_Exercise objective_
Give back the data in full. Leave nothing out.

※ ※ ※

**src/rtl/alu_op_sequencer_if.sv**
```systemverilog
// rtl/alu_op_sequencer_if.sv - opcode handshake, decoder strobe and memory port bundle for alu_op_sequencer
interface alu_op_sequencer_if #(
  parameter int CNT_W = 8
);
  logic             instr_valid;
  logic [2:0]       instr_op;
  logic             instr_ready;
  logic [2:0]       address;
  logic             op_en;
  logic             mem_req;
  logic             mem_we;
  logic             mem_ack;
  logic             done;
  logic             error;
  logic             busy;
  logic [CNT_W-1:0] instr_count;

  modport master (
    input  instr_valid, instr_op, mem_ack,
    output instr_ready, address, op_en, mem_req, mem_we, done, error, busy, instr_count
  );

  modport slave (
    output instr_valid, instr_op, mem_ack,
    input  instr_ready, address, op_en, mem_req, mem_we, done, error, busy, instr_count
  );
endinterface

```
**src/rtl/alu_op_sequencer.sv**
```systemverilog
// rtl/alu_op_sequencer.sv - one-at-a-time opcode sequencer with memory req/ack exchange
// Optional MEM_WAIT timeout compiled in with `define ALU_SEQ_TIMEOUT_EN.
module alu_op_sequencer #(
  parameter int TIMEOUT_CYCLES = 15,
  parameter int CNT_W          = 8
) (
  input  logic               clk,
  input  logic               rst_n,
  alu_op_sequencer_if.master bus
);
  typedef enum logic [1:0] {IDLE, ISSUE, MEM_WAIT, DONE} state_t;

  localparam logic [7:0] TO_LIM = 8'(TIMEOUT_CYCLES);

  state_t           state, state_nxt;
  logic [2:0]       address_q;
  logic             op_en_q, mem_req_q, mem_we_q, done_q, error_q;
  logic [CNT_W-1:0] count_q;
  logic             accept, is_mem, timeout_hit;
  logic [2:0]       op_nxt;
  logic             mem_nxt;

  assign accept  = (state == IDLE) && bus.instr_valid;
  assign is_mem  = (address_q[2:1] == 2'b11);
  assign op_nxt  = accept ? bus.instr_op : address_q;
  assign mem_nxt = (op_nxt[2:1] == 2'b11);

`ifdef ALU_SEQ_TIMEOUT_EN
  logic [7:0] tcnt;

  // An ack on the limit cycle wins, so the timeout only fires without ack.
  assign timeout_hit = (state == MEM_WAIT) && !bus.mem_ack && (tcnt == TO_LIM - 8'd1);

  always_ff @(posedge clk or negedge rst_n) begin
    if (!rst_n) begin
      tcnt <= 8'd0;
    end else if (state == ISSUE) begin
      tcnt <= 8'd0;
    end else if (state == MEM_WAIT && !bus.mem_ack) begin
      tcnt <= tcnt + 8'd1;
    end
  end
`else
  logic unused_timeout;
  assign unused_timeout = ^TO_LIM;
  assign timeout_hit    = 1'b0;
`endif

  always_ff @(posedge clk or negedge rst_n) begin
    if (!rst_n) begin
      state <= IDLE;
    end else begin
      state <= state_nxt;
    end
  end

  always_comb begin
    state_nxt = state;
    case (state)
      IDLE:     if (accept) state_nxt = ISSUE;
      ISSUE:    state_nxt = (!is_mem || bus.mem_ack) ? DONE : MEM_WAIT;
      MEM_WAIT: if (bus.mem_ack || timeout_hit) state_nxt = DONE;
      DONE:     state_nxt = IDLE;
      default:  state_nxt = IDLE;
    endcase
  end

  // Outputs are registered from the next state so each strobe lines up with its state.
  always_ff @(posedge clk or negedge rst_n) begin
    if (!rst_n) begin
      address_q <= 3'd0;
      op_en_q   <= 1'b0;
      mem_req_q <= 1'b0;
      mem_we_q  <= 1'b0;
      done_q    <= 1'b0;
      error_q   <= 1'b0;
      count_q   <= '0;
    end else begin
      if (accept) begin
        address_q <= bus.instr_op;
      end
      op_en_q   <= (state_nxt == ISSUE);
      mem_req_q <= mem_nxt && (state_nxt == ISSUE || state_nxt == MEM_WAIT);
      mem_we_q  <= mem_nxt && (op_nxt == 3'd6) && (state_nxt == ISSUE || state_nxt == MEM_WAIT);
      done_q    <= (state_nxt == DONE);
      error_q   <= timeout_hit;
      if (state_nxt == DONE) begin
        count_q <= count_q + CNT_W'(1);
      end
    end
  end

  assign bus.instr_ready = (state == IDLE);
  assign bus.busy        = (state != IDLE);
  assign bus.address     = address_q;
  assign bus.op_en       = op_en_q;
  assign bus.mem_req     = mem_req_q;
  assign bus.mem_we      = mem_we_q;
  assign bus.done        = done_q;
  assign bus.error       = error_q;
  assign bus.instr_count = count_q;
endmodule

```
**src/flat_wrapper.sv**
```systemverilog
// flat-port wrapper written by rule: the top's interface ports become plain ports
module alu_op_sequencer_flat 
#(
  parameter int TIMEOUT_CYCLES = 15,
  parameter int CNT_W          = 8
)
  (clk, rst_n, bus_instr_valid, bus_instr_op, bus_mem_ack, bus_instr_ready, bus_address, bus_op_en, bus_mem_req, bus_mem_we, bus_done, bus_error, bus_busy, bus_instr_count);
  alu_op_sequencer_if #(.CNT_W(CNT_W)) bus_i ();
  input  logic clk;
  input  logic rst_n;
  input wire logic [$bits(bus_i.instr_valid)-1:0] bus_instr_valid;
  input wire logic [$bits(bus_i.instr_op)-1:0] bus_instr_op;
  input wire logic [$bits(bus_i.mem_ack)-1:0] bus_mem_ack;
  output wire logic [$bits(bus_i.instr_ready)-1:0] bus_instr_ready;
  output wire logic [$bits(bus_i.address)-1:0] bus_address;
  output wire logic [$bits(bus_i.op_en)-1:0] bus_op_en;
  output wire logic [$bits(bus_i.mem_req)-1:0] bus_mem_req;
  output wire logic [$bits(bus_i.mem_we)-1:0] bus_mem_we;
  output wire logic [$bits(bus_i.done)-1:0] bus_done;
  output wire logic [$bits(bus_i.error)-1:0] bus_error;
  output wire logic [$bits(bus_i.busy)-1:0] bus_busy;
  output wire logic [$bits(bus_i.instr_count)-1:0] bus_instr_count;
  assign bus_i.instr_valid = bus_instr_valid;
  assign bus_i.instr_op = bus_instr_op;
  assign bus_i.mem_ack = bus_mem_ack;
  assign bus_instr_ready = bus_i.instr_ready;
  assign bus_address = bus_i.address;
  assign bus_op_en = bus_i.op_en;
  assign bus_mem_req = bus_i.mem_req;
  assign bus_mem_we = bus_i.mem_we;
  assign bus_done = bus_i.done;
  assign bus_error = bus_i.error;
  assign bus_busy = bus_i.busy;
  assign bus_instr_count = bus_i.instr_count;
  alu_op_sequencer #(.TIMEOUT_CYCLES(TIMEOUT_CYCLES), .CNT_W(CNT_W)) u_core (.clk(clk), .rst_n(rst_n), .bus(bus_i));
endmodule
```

※ ※ ※

_Result of the exercise_
**src/rtl/alu_op_sequencer_if.sv**
```systemverilog
// rtl/alu_op_sequencer_if.sv - opcode handshake, decoder strobe and memory port bundle for alu_op_sequencer
interface alu_op_sequencer_if #(
  parameter int CNT_W = 8
);
  logic             instr_valid;
  logic [2:0]       instr_op;
  logic             instr_ready;
  logic [2:0]       address;
  logic             op_en;
  logic             mem_req;
  logic             mem_we;
  logic             mem_ack;
  logic             done;
  logic             error;
  logic             busy;
  logic [CNT_W-1:0] instr_count;

  modport master (
    input  instr_valid, instr_op, mem_ack,
    output instr_ready, address, op_en, mem_req, mem_we, done, error, busy, instr_count
  );

  modport slave (
    output instr_valid, instr_op, mem_ack,
    input  instr_ready, address, op_en, mem_req, mem_we, done, error, busy, instr_count
  );
endinterface

```
**src/rtl/alu_op_sequencer.sv**
```systemverilog
// rtl/alu_op_sequencer.sv - one-at-a-time opcode sequencer with memory req/ack exchange
// Optional MEM_WAIT timeout compiled in with `define ALU_SEQ_TIMEOUT_EN.
module alu_op_sequencer #(
  parameter int TIMEOUT_CYCLES = 15,
  parameter int CNT_W          = 8
) (
  input  logic               clk,
  input  logic               rst_n,
  alu_op_sequencer_if.master bus
);
  typedef enum logic [1:0] {IDLE, ISSUE, MEM_WAIT, DONE} state_t;

  localparam logic [7:0] TO_LIM = 8'(TIMEOUT_CYCLES);

  state_t           state, state_nxt;
  logic [2:0]       address_q;
  logic             op_en_q, mem_req_q, mem_we_q, done_q, error_q;
  logic [CNT_W-1:0] count_q;
  logic             accept, is_mem, timeout_hit;
  logic [2:0]       op_nxt;
  logic             mem_nxt;

  assign accept  = (state == IDLE) && bus.instr_valid;
  assign is_mem  = (address_q[2:1] == 2'b11);
  assign op_nxt  = accept ? bus.instr_op : address_q;
  assign mem_nxt = (op_nxt[2:1] == 2'b11);

`ifdef ALU_SEQ_TIMEOUT_EN
  logic [7:0] tcnt;

  // An ack on the limit cycle wins, so the timeout only fires without ack.
  assign timeout_hit = (state == MEM_WAIT) && !bus.mem_ack && (tcnt == TO_LIM - 8'd1);

  always_ff @(posedge clk or negedge rst_n) begin
    if (!rst_n) begin
      tcnt <= 8'd0;
    end else if (state == ISSUE) begin
      tcnt <= 8'd0;
    end else if (state == MEM_WAIT && !bus.mem_ack) begin
      tcnt <= tcnt + 8'd1;
    end
  end
`else
  logic unused_timeout;
  assign unused_timeout = ^TO_LIM;
  assign timeout_hit    = 1'b0;
`endif

  always_ff @(posedge clk or negedge rst_n) begin
    if (!rst_n) begin
      state <= IDLE;
    end else begin
      state <= state_nxt;
    end
  end

  always_comb begin
    state_nxt = state;
    case (state)
      IDLE:     if (accept) state_nxt = ISSUE;
      ISSUE:    state_nxt = (!is_mem || bus.mem_ack) ? DONE : MEM_WAIT;
      MEM_WAIT: if (bus.mem_ack || timeout_hit) state_nxt = DONE;
      DONE:     state_nxt = IDLE;
      default:  state_nxt = IDLE;
    endcase
  end

  // Outputs are registered from the next state so each strobe lines up with its state.
  always_ff @(posedge clk or negedge rst_n) begin
    if (!rst_n) begin
      address_q <= 3'd0;
      op_en_q   <= 1'b0;
      mem_req_q <= 1'b0;
      mem_we_q  <= 1'b0;
      done_q    <= 1'b0;
      error_q   <= 1'b0;
      count_q   <= '0;
    end else begin
      if (accept) begin
        address_q <= bus.instr_op;
      end
      op_en_q   <= (state_nxt == ISSUE);
      mem_req_q <= mem_nxt && (state_nxt == ISSUE || state_nxt == MEM_WAIT);
      mem_we_q  <= mem_nxt && (op_nxt == 3'd6) && (state_nxt == ISSUE || state_nxt == MEM_WAIT);
      done_q    <= (state_nxt == DONE);
      error_q   <= timeout_hit;
      if (state_nxt == DONE) begin
        count_q <= count_q + CNT_W'(1);
      end
    end
  end

  assign bus.instr_ready = (state == IDLE);
  assign bus.busy        = (state != IDLE);
  assign bus.address     = address_q;
  assign bus.op_en       = op_en_q;
  assign bus.mem_req     = mem_req_q;
  assign bus.mem_we      = mem_we_q;
  assign bus.done        = done_q;
  assign bus.error       = error_q;
  assign bus.instr_count = count_q;
endmodule

```
**src/flat_wrapper.sv**
```systemverilog
// flat-port wrapper written by rule: the top's interface ports become plain ports
module alu_op_sequencer_flat 
#(
  parameter int TIMEOUT_CYCLES = 15,
  parameter int CNT_W          = 8
)
  (clk, rst_n, bus_instr_valid, bus_instr_op, bus_mem_ack, bus_instr_ready, bus_address, bus_op_en, bus_mem_req, bus_mem_we, bus_done, bus_error, bus_busy, bus_instr_count);
  alu_op_sequencer_if #(.CNT_W(CNT_W)) bus_i ();
  input  logic clk;
  input  logic rst_n;
  input wire logic [$bits(bus_i.instr_valid)-1:0] bus_instr_valid;
  input wire logic [$bits(bus_i.instr_op)-1:0] bus_instr_op;
  input wire logic [$bits(bus_i.mem_ack)-1:0] bus_mem_ack;
  output wire logic [$bits(bus_i.instr_ready)-1:0] bus_instr_ready;
  output wire logic [$bits(bus_i.address)-1:0] bus_address;
  output wire logic [$bits(bus_i.op_en)-1:0] bus_op_en;
  output wire logic [$bits(bus_i.mem_req)-1:0] bus_mem_req;
  output wire logic [$bits(bus_i.mem_we)-1:0] bus_mem_we;
  output wire logic [$bits(bus_i.done)-1:0] bus_done;
  output wire logic [$bits(bus_i.error)-1:0] bus_error;
  output wire logic [$bits(bus_i.busy)-1:0] bus_busy;
  output wire logic [$bits(bus_i.instr_count)-1:0] bus_instr_count;
  assign bus_i.instr_valid = bus_instr_valid;
  assign bus_i.instr_op = bus_instr_op;
  assign bus_i.mem_ack = bus_mem_ack;
  assign bus_instr_ready = bus_i.instr_ready;
  assign bus_address = bus_i.address;
  assign bus_op_en = bus_i.op_en;
  assign bus_mem_req = bus_i.mem_req;
  assign bus_mem_we = bus_i.mem_we;
  assign bus_done = bus_i.done;
  assign bus_error = bus_i.error;
  assign bus_busy = bus_i.busy;
  assign bus_instr_count = bus_i.instr_count;
  alu_op_sequencer #(.TIMEOUT_CYCLES(TIMEOUT_CYCLES), .CNT_W(CNT_W)) u_core (.clk(clk), .rst_n(rst_n), .bus(bus_i));
endmodule
```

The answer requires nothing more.